• Information supplied:
● ● ● ● ● ● ●
Context: an optimization exercise on an open-source flow, tuned for small area. The choices shown serve that exercise and are no tape-out recipe.
Function was checked by simulation only, so behaviour that the tests miss may differ from the original.
No activity file was given, so power comes from the tool's default toggle rates.

[design.v]
module caravel_mem_selftest #(
   parameter int ADDR_W = 6,
   parameter int HOLD   = 4
) (
   input  logic        clock,
   input  logic        reset,
   input  logic        start,
   input  logic        inject_fault,
   input  logic        upset_en,
   input  logic [ADDR_W-1:0] upset_addr,
   input  logic [4:0]  upset_bit,
   output logic [15:0] checkbits,
   output logic        done,
   output logic        pass
);
   localparam int N     = 2 ** ADDR_W;
   localparam int CNT_W = ADDR_W + 3;
   logic ph_w_q, ph_h_q, ph_b_q;    
   logic fin_q;                     
   logic ok_q;                      
   logic rd_q;                      
   logic [CNT_W-1:0] cnt_q;
   logic up_q, b0_q;                
   logic act, wr, rdst, mismatch, last_wr, last_rd, hold_end;
   assign act      = ph_w_q | ph_h_q | ph_b_q;
   assign wr       = act & ~fin_q & ~rd_q;
   assign rdst     = act & ~fin_q & rd_q;
   assign mismatch = up_q | (b0_q ^ inject_fault);
   assign last_wr  = ph_w_q ? (cnt_q[ADDR_W-1:0] == '1) :
                     ph_h_q ? (cnt_q[ADDR_W:0] == '1) : (cnt_q[ADDR_W+1:0] == '1);
   assign last_rd  = ph_w_q ? cnt_q[ADDR_W] : ph_h_q ? cnt_q[ADDR_W+1] : cnt_q[ADDR_W+2];
   assign hold_end = (cnt_q[1:0] == 2'(HOLD - 1));
   always_ff @(posedge clock) begin
      if (reset) begin
         ph_w_q <= 1'b0;
         ph_h_q <= 1'b0;
         ph_b_q <= 1'b0;
         fin_q  <= 1'b0;
         ok_q   <= 1'b0;
         rd_q   <= 1'b0;
         cnt_q  <= '0;
      end else if (!act) begin
         cnt_q <= '0;
         if (start) ph_w_q <= 1'b1;
      end else if (wr) begin
         if (last_wr) begin
            rd_q  <= 1'b1;
            cnt_q <= '0;
         end else begin
            cnt_q <= cnt_q + CNT_W'(1);
         end
      end else if (rdst) begin
         if (cnt_q != '0 && mismatch) begin
            fin_q <= 1'b1;
            cnt_q <= '0;
         end else if (last_rd) begin
            fin_q <= 1'b1;
            ok_q  <= 1'b1;
            cnt_q <= '0;
         end else begin
            cnt_q <= cnt_q + CNT_W'(1);
         end
      end else if (ok_q && !ph_b_q) begin
         if (hold_end) begin
            ph_w_q <= 1'b0;
            ph_h_q <= ph_w_q;
            ph_b_q <= ph_h_q;
            fin_q  <= 1'b0;
            ok_q   <= 1'b0;
            rd_q   <= 1'b0;
            cnt_q  <= '0;
         end else begin
            cnt_q <= cnt_q + CNT_W'(1);
         end
      end
   end
   assign checkbits = {act, 1'b0, act, 1'b0, fin_q, 1'b0, fin_q, fin_q,
                       1'b0, ph_w_q, ph_h_q, ph_b_q, 3'b000, ok_q};
   assign done      = fin_q & (~ok_q | ph_b_q);
   assign pass      = fin_q & ok_q & ph_b_q;
   logic [ADDR_W-1:0] row;
   logic [3:0]        lanes, wlanesn;
   assign row     = ph_w_q ? cnt_q[ADDR_W-1:0] : ph_h_q ? cnt_q[ADDR_W:1] : cnt_q[ADDR_W+1:2];
   assign lanes   = ph_w_q ? 4'hF : ph_h_q ? (cnt_q[0] ? 4'hC : 4'h3) : (4'b0001 << cnt_q[1:0]);
   assign wlanesn = ~(lanes & {4{wr}});
   logic [N-1:0] rsel, rseln, usel, useln;
   logic [31:0]  ucol;
   always_comb begin
      for (int a = 0; a < N; a++) begin
         rsel[a]  = (row == ADDR_W'(a));
         rseln[a] = ~rsel[a];
         usel[a]  = upset_en && (upset_addr == ADDR_W'(a));
         useln[a] = ~usel[a];
      end
      for (int b = 0; b < 32; b++) ucol[b] = (upset_bit == 5'(b));
   end
   logic [4*N-1:0] clr;
   for (genvar a = 0; a < N; a++) begin : g_clr
      for (genvar l = 0; l < 4; l++) begin : g_lane
         caravel_mem_selftest_o21ai u_clr (
            .a1(rseln[a]), .a2(wlanesn[l]), .b1(useln[a]), .y(clr[4*a+l])
         );
      end
   end
   logic [N*32-1:0] n_q;
   logic [31:0]     uxn;
   logic [3:0]      ukeep;
   assign ukeep = ~(~wlanesn & {4{row == upset_addr}});
   for (genvar b = 0; b < 32; b++) begin : g_ucol
      logic [N-1:0] col;
      logic [1:0]   part;
      for (genvar a = 0; a < N; a++) begin : g_row
         assign col[a] = n_q[32*a+b];
      end
      caravel_mem_selftest_or64 u_or (.s(usel), .d(col), .yn(part));
      assign uxn[b] = ~((part[0] & part[1] & ukeep[b/8]) ^ ucol[b]);
   end
   caravel_mem_selftest_array #(.N(N)) u_array (
      .clock(clock), .clr(clr), .loadn(useln), .xn(uxn), .q(n_q)
   );
   logic [3:0] rz, rb;
   for (genvar l = 0; l < 4; l++) begin : g_rlane
      logic [N-1:0] b0col, nzn;
      logic [1:0]   part;
      for (genvar a = 0; a < N; a++) begin : g_row
         assign b0col[a] = n_q[32*a+8*l];
         caravel_mem_selftest_bytenz u_nz (
            .n(n_q[32*a+8*l+1 +: 7]), .sel(rsel[a]), .yn(nzn[a])
         );
      end
      caravel_mem_selftest_or64 u_or (.s(rsel), .d(b0col), .yn(part));
      assign rb[l] = part[0] & part[1];
      assign rz[l] = ~(&nzn);
   end
   always_ff @(posedge clock) begin
      if (ph_w_q) begin
         b0_q <= rb[0];
         up_q <= |rz | rb[1] | rb[2] | rb[3];
      end else if (ph_h_q) begin
         b0_q <= cnt_q[0] ? rb[2] : rb[0];
         up_q <= cnt_q[0] ? (rz[2] | rz[3] | rb[3]) : (rz[0] | rz[1] | rb[1]);
      end else begin
         b0_q <= rb[cnt_q[1:0]];
         up_q <= rz[cnt_q[1:0]];
      end
   end
endmodule
module caravel_mem_selftest_array #(
   parameter int N = 64
) (
   input  logic            clock,
   input  logic [4*N-1:0]  clr,
   input  logic [N-1:0]    loadn,
   input  logic [31:0]     xn,
   output logic [N*32-1:0] q
);
   logic [N*32-1:0] d;
   for (genvar a = 0; a < N; a++) begin : g_row
      for (genvar b = 0; b < 32; b++) begin : g_bit
         caravel_mem_selftest_o22a u_d (
            .a1(q[32*a+b]), .a2(clr[4*a+b/8]), .b1(xn[b]), .b2(loadn[a]), .y(d[32*a+b])
         );
      end
   end
   always_ff @(posedge clock) q <= d;
endmodule
module caravel_mem_selftest_or64 (
   input  logic [63:0] s,
   input  logic [63:0] d,
   output logic [1:0]  yn
);
   logic [21:0] g;
   for (genvar j = 0; j < 21; j++) begin : g_aoi
      caravel_mem_selftest_a222oi u_aoi (
         .a1(s[3*j]), .a2(d[3*j]), .b1(s[3*j+1]), .b2(d[3*j+1]),
         .c1(s[3*j+2]), .c2(d[3*j+2]), .y(g[j])
      );
   end
   assign g[21] = ~(s[63] & d[63]);
   assign yn[0] = &g[10:0];
   assign yn[1] = &g[21:11];
endmodule
module caravel_mem_selftest_bytenz (
   input  logic [6:0] n,
   input  logic       sel,
   output logic       yn
);
   logic p0, p1;
   caravel_mem_selftest_nand4 u_p0 (.a(n[3:0]), .y(p0));
   caravel_mem_selftest_nand3 u_p1 (.a(n[6:4]), .y(p1));
   caravel_mem_selftest_o21ai u_y (.a1(p0), .a2(p1), .b1(sel), .y(yn));
endmodule
module caravel_mem_selftest_o22a (
   input logic a1, a2, b1, b2,
   output logic y
);
   assign y = (a1 | a2) & (b1 | b2);
endmodule
module caravel_mem_selftest_a222oi (
   input logic a1, a2, b1, b2, c1, c2,
   output logic y
);
   assign y = ~((a1 & a2) | (b1 & b2) | (c1 & c2));
endmodule
module caravel_mem_selftest_o21ai (
   input logic a1, a2, b1,
   output logic y
);
   assign y = ~((a1 | a2) & b1);
endmodule
module caravel_mem_selftest_nand4 (
   input logic [3:0] a,
   output logic y
);
   assign y = ~(&a);
endmodule
module caravel_mem_selftest_nand3 (
   input logic [2:0] a,
   output logic y
);
   assign y = ~(&a);
endmodule
[run.sh]
#!/bin/bash
# synth_recipe.tcl (not shown) runs the flow's synth.tcl, then flattens the netlist and writes it again
# the make line also repeats each setting of config.mk as NAME=value (left out here)
make -C /OpenROAD-flow-scripts/flow DESIGN_CONFIG=/design/flow/config.mk WORK_HOME=/design/flow/orfs CLKGATE_MAP_FILE= SYNTH_SCRIPT=/design/flow/synth_recipe.tcl finish
[config.mk]
export PLATFORM = sky130hd
export DESIGN_NAME = caravel_mem_selftest
export DESIGN_NICKNAME = caravel_mem_selftest
export VERILOG_FILES = /design/flow/design.v
export SDC_FILE = /design/flow/constraint.sdc
export NUM_CORES = 4
export LEC_CHECK = 0
export CAP_MARGIN = 20
export CORE_MARGIN = 2
export CORE_UTILIZATION = 45
export CTS_BUF_LIST = sky130_fd_sc_hd__clkbuf_8
export CTS_CLUSTER_DIAMETER = 60
export CTS_CLUSTER_SIZE = 16
export PLACE_DENSITY = 0.55
export SLEW_MARGIN = 20
export SYNTH_HIERARCHICAL = 1
export SYNTH_MINIMUM_KEEP_SIZE = 0
[constraint.sdc]
create_clock -name core_clock -period 10.0 [get_ports {clock}]
set_input_delay 2.0000 -clock core_clock [delete_from_list [all_inputs] [get_ports {clock}]]
set_output_delay 2.0000 -clock core_clock [all_outputs]
set_load 0.01 [all_outputs]
==> results.toml, run 1 <==
[cts]
cts_tree = "yes"
clock_latency_ns = 1.03
htree_num_levels = 4
cts.sinks = 2065
cts_hold_buffers = 0
cts_buffer_depth = 3
post-cts-setup-buffers = 0
clkTransAtPathRegs_ns = 0.10
numCtsBuffers = 170
post_cts_resized = 0
cts-root-buf = "clkbuf_8"

[routing]
drt_iter0_markers = 16415
via_per_inst = 7.66
routed_wl_mm = 383
drc = 0
routedWlPerCell_um = 39.0
vias = 75256
drtAntennaViolNets = 0
first_pass_iters = 14

[setup_path]
required_ns = 10.95
critical_path_class = "in2reg"
crit_family = "simple AND/OR/NAND/NOR gates"
path_common_cell = "buf_4"
crit_path_end_kind = "flip-flop"
cp_max_fo = 37
cp.arrival_ns = 8.48
crit_buf_inv = 5
max_stage_delay_ns = 1.20
start_kind = "input port"
r2r_setup_slack_ns = 3.22
cp_slowest_cell = "nor3_1"
reg2regPathDepth = 15
r2r-start = "ph_w_q"
reg2reg_to = "b0_q"
path_cells = "clkdlybuf4s50_1 > nand2b_1 > nor2_1 > nand2_1 > buf_4 > inv_1 > buf_4 > a222oi_1 > nand4_1 > nor3_1 > nand2_1 > a21oi_1 > xor2_4 > buf_4 > o22a_1"
crit_start = "upset_addr[3]"

[placement]
finalWeightedCongestion = 1.03
portBuffers = 26
dpl.hpwl_mm = 272

[sta]
setup_viol = 0
worst_pin_slew_ns = 1.34
hold_viol = 0
setup_tns_ns = 0
rsz0062_at_grt = "no"
min_period_over_period = 0.752
fin_crit_ns = 7.52
fmax_ghz = 0.133
max_slew_margin = 0.102
skew_ns = 0.0662
drv_slew = 0

[power]
finalPower_uw = 20800
power_density_nw_per_um2 = 238
total_leakage_power_uw = 0.0312
vdd.ir_drop.worst_v = 0.000163

[global_routing]
track_usage = 0.411
antenna_found_initial = 18
grt_overflow = 0
grt_max_degree = 65
grt_pass1_wl_mm = 529
grt_pass1_vias = 68463

[synthesis]
synth-edff-count = 0
synth_cells = 6977
synth-seq-cells = 2065
yosysWarningCount = 8
synth-seq-area-share = 0.527
synth.distinct_cells = 70
syn_area_per_cell_sq_um = 11.2
synth_area_sq_um = 78400
synthArstFlopShare = 0
synth_flop_cell = "dfxtp_1"

[min_path]
hold_path.startpoint = "u_array.q[992]"
hold_end = "u_array.q[992]"
min_path_type = "reg2reg"
min_path_cells = 1

[floorplanning]
ios = 34
core_sq_um = 173000
die_h_um = 421
initial_utilization = 0.452
die_w_um = 421
die_area_sq_um = 178000
num_rows = 153

[final_layout]
syn2layout_area_growth_pct = 11.4
n_fill_cell = 16035
final_core_util = 0.504
fin_nets = 7403
layout-drive-gt1-share = 0.0827

[flow_run]
drv_cap = 0

[outcome]
status = "no timing/DRC/antenna violations"
through the flow:
stage	setup WS [ns]	hold WS (ns)	cells	cell area, sq um
final	2.48	0.505	9819	87300
after global placement	1.88	0.474	9532	83800
after CTS	3.03	0.505	9809	87200
after detailed placement	1.95	0.483	9533	83800
after global routing	2.67	0.518	9815	87300
after floorplan	2.72	0.467	6983	78400
worst reg2reg max path: cells and delay by family, from the launching register on:
kind / cells / cell delay [ns]
mux: 1 / 0.48
simple gates: 6 / 2.72
flops: 1 / 0.33
compound gates: 4 / 1.46
buf+inv: 4 / 1.68
worst max path at each step:
| stage | endpoint | depth (start not counted) |
|---|---|---|
| 2_1_floorplan | u_array.q[0] | 12 |
| 3_3_place_gp | u_array.q[411] | 15 |
| 3_5_place_dp | u_array.q[474] | 15 |
| 4_1_cts | u_array.q[186] | 15 |
| 5_1_grt | u_array.q[58] | 15 |
| 6_report | u_array.q[186] | 15 |
where the power goes:
part | internal, uW | switching [uW]
clock network | 2070 | 3060
logic | 1900 | 2310
registers | 9940 | 1480
area by class of cell:
type,count,area [sq um],share of cell area
Sequential cell,2065,41300,0.473
Multi-Input combinational cell,4762,36900,0.422
Tap cell,2325,2910,0.0333
Clock buffer,189,2600,0.0298
Timing Repair Buffer,283,2370,0.0271
Clock inverter,87,853,0.00977
Inverter,100,375,0.00430
Antenna cell,8,20.0,0.000229
flip-flops by register name (all words and copies together) (netlist names):
name,count
ph_b_q,1
up_q,1
cnt_q,9
ph_h_q,1
rd_q,1
ph_w_q,1
u_array.q,2048
b0_q,1
fin_q,1
ok_q,1
synth_stat cells, types with 2 or more instances:
cell | count | area [sq um]
a2111oi_2 | 36 | 541
a211o_1 | 4 | 35.0
a211oi_1 | 3 | 22.5
a21o_1 | 3 | 22.5
a21oi_1 | 44 | 220
a21oi_2 | 4 | 35.0
a221oi_1 | 2 | 17.5
a222oi_1 | 756 | 7570
a22oi_1 | 5 | 37.5
a31oi_1 | 4 | 25.0
a32oi_1 | 2 | 17.5
and2_1 | 3 | 18.8
and3_1 | 2 | 12.5
buf_2 | 14 | 70.1
buf_4 | 17 | 128
buf_6 | 2 | 22.5
clkbuf_1 | 23 | 86.3
dfxtp_1 | 2065 | 41300
ha_1 | 5 | 62.6
inv_1 | 98 | 368
mux2i_1 | 4 | 40.0
nand2_1 | 245 | 920
nand2b_1 | 15 | 93.8
nand3_1 | 301 | 1510
nand3b_1 | 3 | 22.5
nand4_1 | 470 | 2940
nor2_1 | 110 | 413
nor2b_1 | 8 | 50.1
nor3_1 | 54 | 270
nor3b_1 | 5 | 37.5
nor4_1 | 16 | 100
o211ai_1 | 3 | 22.5
o21a_1 | 3 | 22.5
o21ai_0 | 9 | 45.0
o21ai_1 | 512 | 2560
o22a_1 | 2050 | 18000
o22ai_1 | 2 | 12.5
o32a_1 | 2 | 20.0
o32ai_1 | 2 | 17.5
xnor2_1 | 19 | 166
xor2_1 | 23 | 201
cells by family after synthesis:
group / count (synthesis) / synth area share
flip-flops: 2065 / 0.527
XOR/XNOR: 42 / 0.00469
AND/OR/NAND/NOR: 1244 / 0.0831
other: 1 / 0.0000478
multiplexers: 7 / 0.00123
adder cells (fa/ha/maj): 5 / 0.000798
buffers and inverters: 156 / 0.00870
AO/OA/AOI/OAI: 3457 / 0.374
per-module statistics from Yosys, one instance, submodules excluded, excerpt:
| module | cell area, sq um | cells | flip-flops and latches | copies in the design |
|---|---|---|---|---|
| caravel_mem_selftest_nand4 | 6.26 | 1 | 0 | 256 |
| caravel_mem_selftest | 4500 | 813 | 17 | 1 |
| caravel_mem_selftest_o21ai | 5.00 | 1 | 0 | 512 |
| caravel_mem_selftest_a222oi | 10.0 | 1 | 0 | 756 |
| caravel_mem_selftest_nand3 | 5.00 | 1 | 0 | 256 |
| caravel_mem_selftest_or64 | 53.8 | 8 | 0 | 36 |
| caravel_mem_selftest_o22a | 8.76 | 1 | 0 | 2048 |
metal layers:
metal / global-route usage / vias to the layer above / share of wire
li1: - / 31208 / -
met1: 0.523 / 37864 / 0.38
met2: 0.596 / 5179 / 0.42
met3: 0.107 / 993 / 0.11
met4: 0.309 / 12 / 0.087
met5: 0 / - / 0.00021
cells in the final DEF (no fill, tap or decap), types with 5 or more instances in the layout:
cell type / count
nor4_1: 14
nand2_1: 245
nand4_1: 470
o21ai_1: 511
clkdlybuf4s50_1: 26
a22oi_1: 5
xor2_4: 16
inv_6: 13
clkinv_2: 18
diode_2: 8
buf_4: 244
nand2b_1: 15
clkinv_4: 6
ha_1: 5
o22a_1: 2050
xor2_1: 7
clkinvlp_4: 14
conb_1: 7
dfxtp_1: 2064
a2111oi_2: 35
clkbuf_8: 189
o21ai_0: 9
nor2b_1: 8
nand3_1: 301
a222oi_1: 756
buf_12: 11
inv_1: 111
bufinv_16: 11
nor2_2: 6
nor2_1: 104
a21oi_1: 44
xnor2_2: 16
nor3_1: 51
inv_2: 6
==> run 2: changes to the inputs <==
==> flow/run.sh (new file) <==
#!/bin/bash
set -euo pipefail
export CTS_ARGS="-sink_clustering_enable -repair_clock_nets -sink_clustering_size 16 -sink_clustering_max_diameter 60 -buf_list sky130_fd_sc_hd__clkbuf_8 -dont_use_dummy_load"
bash standard.sh > standard_flow.log 2>&1
==> standard.sh (new file) <==
#!/bin/bash
# synth_recipe.tcl (not shown) runs the flow's synth.tcl, then flattens the netlist and writes it again
# the make line also repeats each setting of config.mk as NAME=value (left out here)
make -C /OpenROAD-flow-scripts/flow DESIGN_CONFIG=/design/flow/config.mk WORK_HOME=/design/flow/orfs CLKGATE_MAP_FILE= SYNTH_SCRIPT=/design/flow/synth_recipe.tcl "${@:-finish}"
removed: run.sh
==> results.toml, run 2 <==
[sta]
min_period_over_period = 0.751
setup_viol = 0
drv_slew = 0
setup_tns_ns = 0
finalWorstSetupSlack_ns = 2.49
rsz0062_at_grt = "no"
max_slew_margin = 0.197
fmax_ghz = 0.133
whs_ns = 0.501
fin_crit_ns = 7.51
worst_pin_slew_ns = 1.20
hold_viol = 0
skew_ns = 0.0949

[power]
total_leakage_power_uw = 0.0306
power_density_nw_per_um2 = 231
switching_share = 0.329
p_seq_frac = 0.574
clock_power_share = 0.215
power_switching_uw = 6540
intPower_uw = 13400
combPwrFrac = 0.211
vdd.ir_drop.worst_v = 0.000165

[floorplanning]
die_w_um = 421
initial_utilization = 0.452
num_rows = 153
die_h_um = 421
die_area_sq_um = 178000
core_sq_um = 173000
ios = 34

[synthesis]
synth-edff-count = 0
yosysWarningCount = 8
synth-simple-area-share = 0.0831
synth.distinct_cells = 70
synth.top_cell.area_share = 0.527
yosys-top-cells-area = "dfxtp_1, o22a_1, a222oi_1"
synth.top_cells.by_count = "dfxtp_1, o22a_1, a222oi_1"
synthArstFlopShare = 0
synth_flop_cell = "dfxtp_1"
synth-seq-area-share = 0.527
yosysMostFrequentCell = "dfxtp_1"
syn_area_per_cell_sq_um = 11.2
synth-seq-cells = 2065
synth_compound_area_frac = 0.374
synth_area_sq_um = 78400
synth_cells = 6977
synth_adder_area_share = 0.000798
synthMuxAreaShare = 0.00123
synthXorXnorAreaFrac = 0.00469
synth_top_cell_by_area = "dfxtp_1"
synth_top_family_by_area = "compound AO/OA/AOI/OAI gates"

[routing]
routedWlPerCell_um = 39.3
drc = 0
first_pass_iters = 14
drt_iter0_markers = 15885
drtAntennaViolNets = 0
via_per_inst = 7.71
routed_wl_mm = 382
vias = 74937

[setup_path]
cp_slowest_cell = "nor3_1"
crit_family = "buffers and inverters"
start_kind = "input port"
crit_buf_inv = 5
crit_path_end_kind = "flip-flop"
path_common_cell = "buf_4"
cp.arrival_ns = 8.44
max_stage_delay_ns = 1.09
reg2regPathDepth = 15
path_cells = "clkdlybuf4s50_1 > nand2b_1 > nor2_1 > nand2_1 > buf_4 > inv_1 > buf_4 > a222oi_1 > nand4_1 > nor3_1 > nand2_1 > a21oi_1 > xor2_4 > buf_4 > o22a_1"
cp_max_fo = 37
path_depth = 15
critical_path_class = "in2reg"
required_ns = 10.92

[placement]
finalWeightedCongestion = 1.03
dpl.hpwl_mm = 272
portBuffers = 26
post-place-ws_ns = 1.95
dpl_cell_area_sq_um = 83800

[cts]
clock_latency_ns = 1.04
numCtsBuffers = 170
post_cts_resized = 0
cts.sinks = 2065
clkTransAtPathRegs_ns = 0.09
cts_buffer_depth = 3
cts-root-buf = "clkbuf_8"
cts_tree = "yes"
cts_hold_buffers = 0
htree_num_levels = 4
post-cts-setup-buffers = 0

[final_layout]
final_cell_mix = "dfxtp_1, o22a_1, a222oi_1"
top_regs = "u_array.q x2048, cnt_q x9"
largest-register = "u_array.q"
layout_commonest_cell = "dfxtp_1"
n_fill_cell = 16100
fin_area_sq_um = 86200
syn2layout_area_growth_pct = 10.0
fin_nets = 7404
largest_reg_flops = 2048
final_core_util = 0.497
layout-drive-gt1-share = 0.0721

[global_routing]
grt_max_degree = 65
antenna_found_initial = 18
grt_pass1_wl_mm = 528
track_usage = 0.410
grt_overflow = 0
grt_pass1_vias = 68383

[min_path]
min_path_type = "reg2reg"
min_path_cells = 1

[outcome]
status = "no timing/DRC/antenna violations"

[flow_run]
drv_cap = 0
run 2: cell counts after synthesis:
Identical to the previous run, type by type.
run 2: cells by family (layout without fill, tap and decap cells):
logic type / Yosys count / in the layout
simple gates: 1244 / 1244
mux: 7 / 7
compound gates: 3457 / 3457
xor+xnor: 42 / 42
buf+inv: 156 / 554
other cells: 1 / 16
flops: 2065 / 2065
fa+ha+maj: 5 / 5
run 2: stage by stage:
step | instances | power (uW)
after floorplan | 6983 | 13800
after global placement | 9532 | 15500
after detailed placement | 9533 | 15600
after CTS | 9703 | 19800
after global routing | 9708 | 20600
final | 9715 | 19900
run 2: path summary, 6_finish.rpt:
path         slack, ns             end           start
max               2.49  u_array.q[154]   upset_addr[3]
min               0.50  u_array.q[880]  u_array.q[880]
max reg2reg       3.10            b0_q          ph_w_q
min reg2reg       0.50  u_array.q[880]  u_array.q[880]
run 2: final cells by class:
class                   count  area (sq um)  area share
flip-flops and latches   2065         41300       0.479
multi-input cells        4762         36900       0.428
well taps                2325          2910      0.0337
repair buffers            284          2370      0.0275
clock buffers             170          2340      0.0271
inverters                 100           375     0.00435
diodes                      9          22.5    0.000261
run 2: power groups by stage:
stage	sequential [uW]	combinational, uW	clock (uW)
floorplan	11100	2690	0
finish	11400	4200	4280
detailed placement	11500	4080	0
global placement	11500	4010	0
global route	11600	4360	4610
CTS	11400	4090	4340
run 2: per-layer routing:
layer  wire length (um)  vias to the layer above  GRT usage
met2             158000                     5281      0.593
li1                   -                    31106          -
met1             144000                    37505      0.519
met4              34900                       14      0.313
met3              45300                     1031      0.112
met5                 83                        -          0
run 2: Yosys stat by module (local to each module, per instance), a selection:
module / area (sq um) / cells inside
caravel_mem_selftest: 4500 / 813
caravel_mem_selftest_or64: 53.8 / 8
caravel_mem_selftest_a222oi: 10.0 / 1
caravel_mem_selftest_o22a: 8.76 / 1
caravel_mem_selftest_nand4: 6.26 / 1
caravel_mem_selftest_nand3: 5.00 / 1
caravel_mem_selftest_o21ai: 5.00 / 1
● ● ● ● ● ● ●
• What you have to do: Look through the lines above and collect those with the word "loadn".

• Expected output:
      .clock(clock), .clr(clr), .loadn(useln), .xn(uxn), .q(n_q)
   input  logic [N-1:0]    loadn,
            .a1(q[32*a+b]), .a2(clr[4*a+b/8]), .b1(xn[b]), .b2(loadn[a]), .y(d[32*a+b])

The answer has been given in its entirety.